When there are orders of magnitude more people working with C++ compare to Haskell or Prolog, I would hesitate to call it "esoteric." The problem with C++ is everyone uses their own little dialect, ranging from little more than C with classes / nicer syntax, to every new "modern" feature under the sun.

Not core to the article's ultimate point and conclusion, but in the premise it has:

> The performance is at the mercy of the native HashTable implementation, which may lag behind what is available in high-performance Java world, especially under concurrent access.

Does anyone have any idea what this is referring to, if anything? Java's HashMap performance is pretty mediocre and without value types seems un-improvable. Certainly no where close to the SIMD-accelerated cache-line optimized hash maps you can find in C++ like the one in abseil or F14.

It's a good article otherwise, just this note comes across as wishful thinking than a premise with any truth behind it.

The "native HashTable" referred to here is the string hash table that's inside the JVM. The JVM has to intern strings from class files' string literals here, so it's all implemented in native code. The comment about performance probably refers to Java constantly improving in performance because of improvements to the JIT compiler, whereas that native HashTable in the JVM is pretty static in performance unless somebody rewrites it or if the C++ optimization gets significantly better. Essentially Shipilëv is saying that Java code gets faster more quickly than the C++ code in the JVM.

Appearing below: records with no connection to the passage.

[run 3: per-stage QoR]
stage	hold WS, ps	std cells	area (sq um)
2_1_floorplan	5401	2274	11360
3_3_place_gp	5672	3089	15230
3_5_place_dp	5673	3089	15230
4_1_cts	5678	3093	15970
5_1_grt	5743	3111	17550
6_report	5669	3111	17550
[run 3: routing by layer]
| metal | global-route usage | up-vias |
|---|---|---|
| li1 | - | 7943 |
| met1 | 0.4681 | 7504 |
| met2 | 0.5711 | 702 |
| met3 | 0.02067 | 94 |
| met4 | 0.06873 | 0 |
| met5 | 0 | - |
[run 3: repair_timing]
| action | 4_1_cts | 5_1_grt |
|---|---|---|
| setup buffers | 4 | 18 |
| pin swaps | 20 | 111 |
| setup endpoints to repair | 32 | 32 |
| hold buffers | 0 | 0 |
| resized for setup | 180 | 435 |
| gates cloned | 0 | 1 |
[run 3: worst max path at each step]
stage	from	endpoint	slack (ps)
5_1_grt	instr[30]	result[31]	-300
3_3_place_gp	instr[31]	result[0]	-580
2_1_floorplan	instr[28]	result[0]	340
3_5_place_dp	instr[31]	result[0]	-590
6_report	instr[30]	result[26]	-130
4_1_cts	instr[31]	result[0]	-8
[src/rtl/sr_nv_regs.sv]
module sr_nv_regs
  import sr_pkg::*;
(
  input  logic       clk,
  input  logic       rst,
  input  logic       wr_stb,
  input  logic       permit,
  input  logic       d_pe,
  input  logic [1:0] d_lock,
  output nv_t        nv_q
);
  // Protection settings survive reset; the initial value stands for the
  // contents left in non-volatile storage.
  nv_t nv_r = '{pe: 1'b0, lock: LOCK_NONE};

  always_ff @(posedge clk) begin
    if (wr_stb && permit) begin
      nv_r.pe   <= d_pe;
      nv_r.lock <= lock_e'(d_lock);
    end
  end

  assign nv_q = nv_r;

  assert_nv_load_R7: assert property (@(posedge clk) disable iff (rst)
    (wr_stb && permit) |=> (nv_q.pe == $past(d_pe) && nv_q.lock == $past(d_lock)));
  assert_nv_refuse_R8: assert property (@(posedge clk) disable iff (rst)
    !(wr_stb && permit) |=> $stable(nv_q));
endmodule

[src/rtl/sr_lock_decode.sv]
module sr_lock_decode
  import sr_pkg::*;
#(
  parameter int ADDR_W = 12
) (
  input  lock_e             lock,
  input  logic [ADDR_W-1:0] addr,
  output logic              prot
);
  localparam int TOP = ADDR_W - 1;
  localparam int NXT = ADDR_W - 2;

  logic in_upper_half;
  logic in_upper_quarter;

  generate
    if (ADDR_W >= 2) begin : g_wide
      assign in_upper_half    = addr[TOP];
      assign in_upper_quarter = addr[TOP] & addr[NXT];
    end else begin : g_narrow
      assign in_upper_half    = addr[0];
      assign in_upper_quarter = addr[0];
    end
  endgenerate

  always_comb begin
    unique case (lock)
      LOCK_NONE:    prot = 1'b0;
      LOCK_QUARTER: prot = in_upper_quarter;
      LOCK_HALF:    prot = in_upper_half;
      default:      prot = 1'b1;
    endcase
  end

  always_comb begin
    if (lock == LOCK_NONE) assert_none_open_R9: assert (!prot);
    if (lock == LOCK_ALL)  assert_all_shut_R9: assert (prot);
  end
endmodule
--- src/rtl/uart_fc_tick.sv ---
module uart_fc_tick #(
  parameter int unsigned DIV = 2
) (
  input  logic clk,
  input  logic rst_n,
  output logic tick
);
  import uart_fc_pkg::*;
  localparam int unsigned CW = cnt_w(DIV);

  logic [CW-1:0] cnt;

  assign tick = (cnt == CW'(DIV - 1));

  always_ff @(posedge clk or negedge rst_n) begin
    if (!rst_n)    cnt <= '0;
    else if (tick) cnt <= '0;
    else           cnt <= cnt + 1'b1;
  end
endmodule

--- src/rtl/uart_fc_tx.sv ---
module uart_fc_tx #(
  parameter int unsigned DW  = 8,
  parameter int unsigned OVS = 16
) (
  input  logic          clk,
  input  logic          rst_n,
  input  logic          tick,
  input  logic          te,
  input  logic          txe,
  input  logic [DW-1:0] tdr,
  output logic          load,
  output logic          txd
);
  import uart_fc_pkg::*;
  localparam int unsigned FW  = DW + 2;
  localparam int unsigned TCW = cnt_w(OVS);
  localparam int unsigned BCW = cnt_w(FW + 1);

  logic [FW-1:0]  sh;
  logic [TCW-1:0] tcnt;
  logic [BCW-1:0] bcnt;
  logic           busy;

  assign load = te && !txe && !busy;
  assign txd  = busy ? sh[0] : 1'b1;

  always_ff @(posedge clk or negedge rst_n) begin
    if (!rst_n) begin
      sh   <= '1;
      tcnt <= '0;
      bcnt <= '0;
      busy <= 1'b0;
    end else if (load) begin
      sh   <= {1'b1, tdr, 1'b0};
      tcnt <= '0;
      bcnt <= '0;
      busy <= 1'b1;
    end else if (busy && tick) begin
      if (tcnt == TCW'(OVS - 1)) begin
        tcnt <= '0;
        sh   <= {1'b1, sh[FW-1:1]};
        bcnt <= bcnt + 1'b1;
        if (bcnt == BCW'(FW - 1)) busy <= 1'b0;
      end else begin
        tcnt <= tcnt + 1'b1;
      end
    end
  end
endmodule

--- src/rtl/uart_fc_rx.sv ---
module uart_fc_rx #(
  parameter int unsigned DW  = 8,
  parameter int unsigned OVS = 16
) (
  input  logic          clk,
  input  logic          rst_n,
  input  logic          tick,
  input  logic          re,
  input  logic          rxd,
  output logic          done,
  output logic          stop_ok,
  output logic [DW-1:0] data
);
  import uart_fc_pkg::*;
  localparam int unsigned TCW  = cnt_w(OVS);
  localparam int unsigned BCW  = cnt_w(DW);
  localparam int unsigned HALF = mid_tick(OVS);

  rx_state_e      st;
  logic           s1, s2;
  logic [TCW-1:0] tcnt;
  logic [BCW-1:0] bcnt;
  logic [DW-1:0]  sh;
  logic           bit_end;

  assign bit_end = tick && (tcnt == TCW'(OVS - 1));
  assign done    = re && (st == RX_STOP) && bit_end;
  assign stop_ok = s2;
  assign data    = sh;

  always_ff @(posedge clk or negedge rst_n) begin
    if (!rst_n) begin
      s1 <= 1'b1;
      s2 <= 1'b1;
    end else begin
      s1 <= rxd;
      s2 <= s1;
    end
  end

  always_ff @(posedge clk or negedge rst_n) begin
    if (!rst_n) begin
      st   <= RX_IDLE;
      tcnt <= '0;
      bcnt <= '0;
      sh   <= '0;
    end else if (!re) begin
      st   <= RX_IDLE;
    end else if (tick) begin
      case (st)
        RX_IDLE: if (!s2) begin
          st   <= RX_START;
          tcnt <= '0;
        end
        RX_START: if (tcnt == TCW'(HALF - 1)) begin
          tcnt <= '0;
          bcnt <= '0;
          st   <= s2 ? RX_IDLE : RX_DATA;
        end else begin
          tcnt <= tcnt + 1'b1;
        end
        RX_DATA: if (tcnt == TCW'(OVS - 1)) begin
          tcnt <= '0;
          sh   <= {s2, sh[DW-1:1]};
          bcnt <= bcnt + 1'b1;
          if (bcnt == BCW'(DW - 1)) st <= RX_STOP;
        end else begin
          tcnt <= tcnt + 1'b1;
        end
        default: if (tcnt == TCW'(OVS - 1)) begin
          tcnt <= '0;
          st   <= RX_IDLE;
        end else begin
          tcnt <= tcnt + 1'b1;
        end
      endcase
    end
  end
endmodule

--- src/rtl/uart_fc_regs.sv ---
module uart_fc_regs #(
  parameter int unsigned DW = 8
) (
  input  logic                      clk,
  input  logic                      rst_n,
  input  logic                      bus_wr,
  input  logic                      bus_rd,
  input  logic [1:0]                bus_addr,
  input  logic [DW-1:0]             bus_wdata,
  output logic [DW-1:0]             bus_rdata,
  input  logic                      rx_done,
  input  logic                      rx_stop_ok,
  input  logic [DW-1:0]             rx_byte,
  input  logic                      tx_load,
  output logic [2:0]                ctrl,
  output logic [uart_fc_pkg::NFLAG-1:0] flags,
  output logic [DW-1:0]             tdr,
  output logic [DW-1:0]             rdr,
  output logic                      stat_wr
);
  import uart_fc_pkg::*;

  logic [NFLAG-1:0] arm, flags_n, arm_n;
  logic             stat_rd;

  assign stat_rd = bus_rd && (bus_addr == A_STAT);
  assign stat_wr = bus_wr && (bus_addr == A_STAT);

  always_comb begin
    flags_n = flags;
    arm_n   = arm;
    if (stat_rd) arm_n = arm | flags;
    if (stat_wr) begin
      for (int i = 0; i < int'(NFLAG); i++) begin
        if (!bus_wdata[i] && arm[i]) begin
          flags_n[i] = 1'b0;
          arm_n[i]   = 1'b0;
        end
      end
    end
    if (tx_load || !ctrl[CB_TE]) flags_n[SB_TXE] = 1'b1;
    if (rx_done) begin
      if (flags[SB_RXF]) flags_n[SB_OVR] = 1'b1;
      else               flags_n[SB_RXF] = 1'b1;
      if (!rx_stop_ok)   flags_n[SB_FE]  = 1'b1;
    end
    flags_n[SB_PE] = 1'b0;
    arm_n = arm_n & flags_n;
  end

  always_ff @(posedge clk or negedge rst_n) begin
    if (!rst_n) begin
      ctrl  <= '0;
      flags <= NFLAG'(1) << SB_TXE;
      arm   <= '0;
      tdr   <= '0;
      rdr   <= '0;
    end else begin
      flags <= flags_n;
      arm   <= arm_n;
      if (bus_wr && bus_addr == A_CTRL) ctrl <= bus_wdata[2:0];
      if (bus_wr && bus_addr == A_TXD)  tdr  <= bus_wdata;
      if (rx_done && !flags[SB_RXF])    rdr  <= rx_byte;
    end
  end

  always_comb begin
    case (bus_addr)
      A_CTRL:  bus_rdata = {{(DW-3){1'b0}}, ctrl};
      A_STAT:  bus_rdata = {{(DW-NFLAG){1'b0}}, flags};
      A_TXD:   bus_rdata = tdr;
      default: bus_rdata = rdr;
    endcase
  end
endmodule

--- src/rtl/uart_flags_ctrl.sv ---
module uart_flags_ctrl #(
  parameter int unsigned DW  = 8,
  parameter int unsigned OVS = 16,
  parameter int unsigned DIV = 2
) (
  input  logic          clk,
  input  logic          rst_n,
  input  logic          bus_wr,
  input  logic          bus_rd,
  input  logic [1:0]    bus_addr,
  input  logic [DW-1:0] bus_wdata,
  output logic [DW-1:0] bus_rdata,
  input  logic          rxd,
  output logic          txd,
  output logic          irq_rx_full,
  output logic          irq_rx_err
);
  import uart_fc_pkg::*;

  logic             tick;
  logic [2:0]       ctrl;
  logic [NFLAG-1:0] stat_flags;
  logic [DW-1:0]    tdr_q, rdr_q, rx_byte;
  logic             ctrl_rie, ctrl_te, ctrl_re;
  logic             rx_done, rx_stop_ok, tx_load, stat_wr;

  assign ctrl_rie = ctrl[CB_RIE];
  assign ctrl_te  = ctrl[CB_TE];
  assign ctrl_re  = ctrl[CB_RE];

  uart_fc_tick #(.DIV(DIV)) u_tick (.clk(clk), .rst_n(rst_n), .tick(tick));

  uart_fc_regs #(.DW(DW)) u_regs (
    .clk(clk), .rst_n(rst_n),
    .bus_wr(bus_wr), .bus_rd(bus_rd), .bus_addr(bus_addr),
    .bus_wdata(bus_wdata), .bus_rdata(bus_rdata),
    .rx_done(rx_done), .rx_stop_ok(rx_stop_ok), .rx_byte(rx_byte),
    .tx_load(tx_load), .ctrl(ctrl), .flags(stat_flags),
    .tdr(tdr_q), .rdr(rdr_q), .stat_wr(stat_wr)
  );

  uart_fc_tx #(.DW(DW), .OVS(OVS)) u_tx (
    .clk(clk), .rst_n(rst_n), .tick(tick), .te(ctrl_te),
    .txe(stat_flags[SB_TXE]), .tdr(tdr_q), .load(tx_load), .txd(txd)
  );

  uart_fc_rx #(.DW(DW), .OVS(OVS)) u_rx (
    .clk(clk), .rst_n(rst_n), .tick(tick), .re(ctrl_re), .rxd(rxd),
    .done(rx_done), .stop_ok(rx_stop_ok), .data(rx_byte)
  );

  assign irq_rx_full = ctrl_rie && stat_flags[SB_RXF];
  assign irq_rx_err  = ctrl_rie &&
                       (stat_flags[SB_FE] || stat_flags[SB_PE] || stat_flags[SB_OVR]);
endmodule
[config.mk]
export PLATFORM = sky130hd
export DESIGN_NAME = banked_min_heap
export DESIGN_NICKNAME = d
export VERILOG_FILES = /design/src/rtl/bmh_pkg.sv /design/src/rtl/bmh_bank.sv /design/src/rtl/bmh_datapath.sv /design/src/rtl/bmh_ctrl.sv /design/src/rtl/banked_min_heap.sv
export SDC_FILE = /design/constraint.sdc
export NUM_CORES = 2
export LEC_CHECK = 0
export BUFFER_PORTS_ARGS = -buffer_cell sky130_fd_sc_hd__buf_2
export CORE_MARGIN = 1
export CORE_UTILIZATION = 53
export DETAILED_ROUTE_END_ITERATION = 10
export GPL_ROUTABILITY_DRIVEN = 0
export PLACE_DENSITY = 0.68
export SYNTH_ARGS = -nofsm -noshare
export SYNTH_HDL_FRONTEND = slang
export SYNTH_SLANG_ARGS = --single-unit
[constraint.sdc]
create_clock -name clk -period 10.7 [get_ports clk]
set_input_delay 0.535 -clock clk [delete_from_list [all_inputs] [get_ports clk]]
set_output_delay 0.535 -clock clk [all_outputs]
set_load 0.01 [all_outputs]
[src/rtl/bmh_pkg.sv]
package bmh_pkg;

  // Per-cycle strobes from control to datapath
  typedef struct packed {
    logic opAccept;
    logic insStart;
    logic extStart;
    logic extPrefetch;
    logic extStep;
    logic insStep;
  } heapStrobes_t;

endpackage

[src/rtl/bmh_bank.sv]
// One heap memory bank: one synchronous read port, one write port.
module bmh_bank #(
  parameter int W     = 23,
  parameter int DEPTH = 33,
  parameter int AW    = 6
) (
  input  logic          clk,
  input  logic          rdEn,
  input  logic [AW-1:0] rdAddr,
  output logic [W-1:0]  rdData,
  input  logic          wrEn,
  input  logic [AW-1:0] wrAddr,
  input  logic [W-1:0]  wrData
);

  logic [W-1:0] mem [DEPTH];

  always_ff @(posedge clk) begin
    if (wrEn) mem[wrAddr] <= wrData;
    if (rdEn) rdData <= mem[rdAddr];
  end

endmodule

[src/rtl/bmh_datapath.sv]
// Root register, four banks, sift-up and sift-down comparators.
module bmh_datapath
  import bmh_pkg::*;
#(
  parameter int KEY_W = 16,
  parameter int CAP   = 128
) (
  input  logic                       clk,
  input  logic                       rstN,
  input  heapStrobes_t               strobe,
  input  logic [$clog2(CAP+1)-1:0]   count,
  input  logic [KEY_W-1:0]           inKey,
  input  logic [$clog2(CAP)-1:0]     inPay,
  output logic                       siftDone,
  output logic [KEY_W-1:0]           resKey,
  output logic [$clog2(CAP)-1:0]     resPay
);

  localparam int PAY_W      = $clog2(CAP);
  localparam int CNT_W      = $clog2(CAP+1);
  localparam int IDX_W      = CNT_W + 1;
  localparam int ENT_W      = KEY_W + PAY_W;
  localparam int BANK_DEPTH = CAP / 4 + 1;
  localparam int BA_W       = CNT_W - 2;
  localparam int NBANK      = 4;

  typedef struct packed {
    logic [KEY_W-1:0] key;
    logic [PAY_W-1:0] pay;
  } entry_t;

  entry_t             rootE, movE, resE;
  logic [IDX_W-1:0]   cur;
  logic               sel;
  logic [1:0]         lastBank;

  logic [ENT_W-1:0]   bankQ [NBANK];
  entry_t             bankE [NBANK];

  // index arithmetic
  logic [IDX_W-1:0] countX, leftIdx, rightIdx, parIdx, gIdx, insParent;
  assign countX    = {1'b0, count};
  assign leftIdx   = {cur[IDX_W-2:0], 1'b0};
  assign rightIdx  = {cur[IDX_W-2:0], 1'b1};
  assign parIdx    = cur >> 1;
  assign gIdx      = cur >> 2;
  assign insParent = (countX + IDX_W'(1)) >> 1;

  // sift-down comparison on prefetched children
  entry_t ch0, ch1, picked, parE;
  logic   lv, rv, pickR, moveDown, moveUp;

  always_comb begin
    ch0      = bankE[{sel, 1'b0}];
    ch1      = bankE[{sel, 1'b1}];
    lv       = leftIdx  <= countX;
    rv       = rightIdx <= countX;
    pickR    = rv && (ch1.key < ch0.key);
    picked   = pickR ? ch1 : ch0;
    moveDown = lv && (picked.key < movE.key);
    parE     = (parIdx == IDX_W'(1)) ? rootE : bankE[parIdx[1:0]];
    moveUp   = (cur != IDX_W'(1)) && (movE.key < parE.key);
  end

  assign siftDone = (strobe.extStep && !moveDown) || (strobe.insStep && !moveUp);

  // single write per cycle into the node at cur
  logic   wrOn;
  entry_t wrData;
  always_comb begin
    wrOn   = (strobe.extStep || strobe.insStep) && (cur != IDX_W'(1));
    wrData = strobe.extStep ? (moveDown ? picked : movE)
                            : (moveUp ? parE : movE);
  end

  for (genvar b = 0; b < NBANK; b++) begin : g_bank
    localparam logic [1:0] BID = 2'(b);
    logic            rdEnB;
    logic [BA_W-1:0] rdAddrB;
    logic            wrEnB;

    always_comb begin
      rdEnB   = 1'b0;
      rdAddrB = '0;
      if (strobe.extStart) begin
        if (countX >= IDX_W'(2) && count[1:0] == BID) begin
          rdEnB   = 1'b1;
          rdAddrB = count[CNT_W-1:2];
        end
      end else if (strobe.extPrefetch) begin
        rdEnB   = 1'b1;
        rdAddrB = '0;
      end else if (strobe.extStep) begin
        if (cur < IDX_W'(BANK_DEPTH)) begin
          rdEnB   = 1'b1;
          rdAddrB = cur[BA_W-1:0];
        end
      end else if (strobe.insStart) begin
        if (insParent >= IDX_W'(2) && insParent[1:0] == BID) begin
          rdEnB   = 1'b1;
          rdAddrB = insParent[BA_W+1:2];
        end
      end else if (strobe.insStep) begin
        if (gIdx >= IDX_W'(2) && gIdx[1:0] == BID) begin
          rdEnB   = 1'b1;
          rdAddrB = gIdx[BA_W+1:2];
        end
      end
    end

    assign wrEnB = wrOn && (cur[1:0] == BID);

    bmh_bank #(.W(ENT_W), .DEPTH(BANK_DEPTH), .AW(BA_W)) u_bank (
      .clk    (clk),
      .rdEn   (rdEnB),
      .rdAddr (rdAddrB),
      .rdData (bankQ[b]),
      .wrEn   (wrEnB),
      .wrAddr (cur[BA_W+1:2]),
      .wrData (wrData)
    );

    assign bankE[b] = bankQ[b];
  end

  always_ff @(posedge clk) begin
    if (!rstN) begin
      rootE    <= '0;
      movE     <= '0;
      resE     <= '0;
      cur      <= '0;
      sel      <= 1'b0;
      lastBank <= '0;
    end else begin
      if (strobe.opAccept) resE <= '0;
      if (strobe.extStart) begin
        resE     <= rootE;
        lastBank <= count[1:0];
      end
      if (strobe.insStart) begin
        movE <= '{key: inKey, pay: inPay};
        cur  <= countX + IDX_W'(1);
        if (count == '0) rootE <= '{key: inKey, pay: inPay};
      end
      if (strobe.extPrefetch) begin
        movE <= bankE[lastBank];
        cur  <= IDX_W'(1);
        sel  <= 1'b1;
      end
      if (strobe.extStep) begin
        if (cur == IDX_W'(1)) rootE <= moveDown ? picked : movE;
        if (moveDown) begin
          cur <= {leftIdx[IDX_W-1:1], pickR};
          sel <= pickR;
        end
      end
      if (strobe.insStep) begin
        if (cur == IDX_W'(1)) rootE <= movE;
        else if (moveUp) cur <= parIdx;
      end
    end
  end

  assign resKey = resE.key;
  assign resPay = resE.pay;


  heap_order_down_chk: assert property (@(posedge clk) disable iff (!rstN)
    (strobe.extStep && moveDown) |-> (picked.key >= rootE.key));


  heap_order_up_chk: assert property (@(posedge clk) disable iff (!rstN)
    (strobe.insStep && moveUp) |-> (parE.key >= rootE.key));

endmodule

JITs don't improve a hashtables performance as they are dominated by memory access patterns (eg, open vs closed addressing), load factor, and hash quality.

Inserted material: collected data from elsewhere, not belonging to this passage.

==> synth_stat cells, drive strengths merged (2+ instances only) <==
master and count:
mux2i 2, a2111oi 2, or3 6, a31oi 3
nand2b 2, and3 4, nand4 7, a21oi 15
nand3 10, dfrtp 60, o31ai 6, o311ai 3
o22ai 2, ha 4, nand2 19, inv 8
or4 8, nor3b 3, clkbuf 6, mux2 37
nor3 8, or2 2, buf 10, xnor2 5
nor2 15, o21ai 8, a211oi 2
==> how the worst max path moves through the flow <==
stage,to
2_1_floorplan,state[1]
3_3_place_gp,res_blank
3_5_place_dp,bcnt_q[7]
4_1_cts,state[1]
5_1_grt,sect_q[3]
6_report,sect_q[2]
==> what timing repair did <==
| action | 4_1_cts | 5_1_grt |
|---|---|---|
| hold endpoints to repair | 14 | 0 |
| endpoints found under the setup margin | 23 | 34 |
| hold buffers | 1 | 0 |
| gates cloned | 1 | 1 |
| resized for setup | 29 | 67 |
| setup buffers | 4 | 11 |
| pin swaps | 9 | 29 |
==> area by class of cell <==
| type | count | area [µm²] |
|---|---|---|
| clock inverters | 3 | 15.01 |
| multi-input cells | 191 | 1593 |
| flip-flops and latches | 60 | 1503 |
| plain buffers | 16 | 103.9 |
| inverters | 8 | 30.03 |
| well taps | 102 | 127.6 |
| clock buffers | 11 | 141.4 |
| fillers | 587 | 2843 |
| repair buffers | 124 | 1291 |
===== src/rtl/ctl_irq_pkg.sv =====
package ctl_irq_pkg;
  localparam int DATA_W    = 8;
  localparam int FLAG_W    = 5;
  localparam int NUM_LINES = 4;
  localparam int SYNC_W    = 2;
  // flag bit positions
  localparam int F_A2 = 0;
  localparam int F_A1 = 1;
  localparam int F_SR = 2;
  localparam int F_B2 = 3;
  localparam int F_B1 = 4;
  // control value bit positions
  localparam int P_A1_POS = 0;
  localparam int P_A2_IND = 1;
  localparam int P_A2_POS = 2;
  localparam int P_B1_POS = 4;
  localparam int P_B2_IND = 5;
  localparam int P_B2_POS = 6;
endpackage


===== src/rtl/ctl_irq_edge.sv =====
module ctl_irq_edge #(
  parameter int SYNC_W = 2
) (
  input  logic clk_i,
  input  logic rst_ni,
  input  logic line_i,
  input  logic pos_sel_i,
  output logic hit_o
);
  logic [SYNC_W-1:0] sync_q;
  logic              prev_q;
  logic              lvl;
  logic              rise, fall;

  assign lvl = sync_q[SYNC_W-1];

  always_ff @(posedge clk_i or negedge rst_ni) begin
    if (!rst_ni) begin
      sync_q <= '0;
      prev_q <= 1'b0;
    end else begin
      sync_q <= {sync_q[SYNC_W-2:0], line_i};
      prev_q <= lvl;
    end
  end

  assign rise  = lvl & ~prev_q;
  assign fall  = ~lvl & prev_q;
  assign hit_o = pos_sel_i ? rise : fall;

  AST_HIT_NEEDS_CHANGE: assert property (@(posedge clk_i) disable iff (!rst_ni)
    hit_o |-> (lvl != prev_q)) else $error("hit without level change");
endmodule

Of those 3 factors, the first is borderline impossible to optimize in Java at all. Regardless, the runtime isn't helping with any of those 3, it requires changes to the algorithms used. Which doesn't seem to be happening in Java land broadly?

It's possible that the JVM just ignores its c++ code, sure, but that's not commentary on Java or the Java ecosystem.

Also offline compiler optimization has so far consistently outpaced (or at least kept up with) JIT optimizations. So it's incorrect to consider the native code as static anyway unless you're just never upgrading the compiler.

For anyone that uses XML stuff in Java, you are probably aware of String.intern memory and performance issues. I don't know if that stuff persists today, but a ton of XML parsing goes through that method.

I would like also a comparison with the String deduplication option ( XX:+UseStringDeduplication ).

From what I understand it doesn't use String.intern but makes different instances share the same underlying char array so I am wondering how it behaves.

In my tests it gives nice memory savings "for free", but I never had the chance to test with a production workload

Huh. I assumed that all languages with immutable strings did this sort of thing transparently

Edit: according to another comment, it sort of can

> In today's JVM, if you are using the G1 garbage collector, you can get 99% of the memory savings almost completely for free with a VM parameter: You still pay for an extra object, just pointed to the same character array underneath.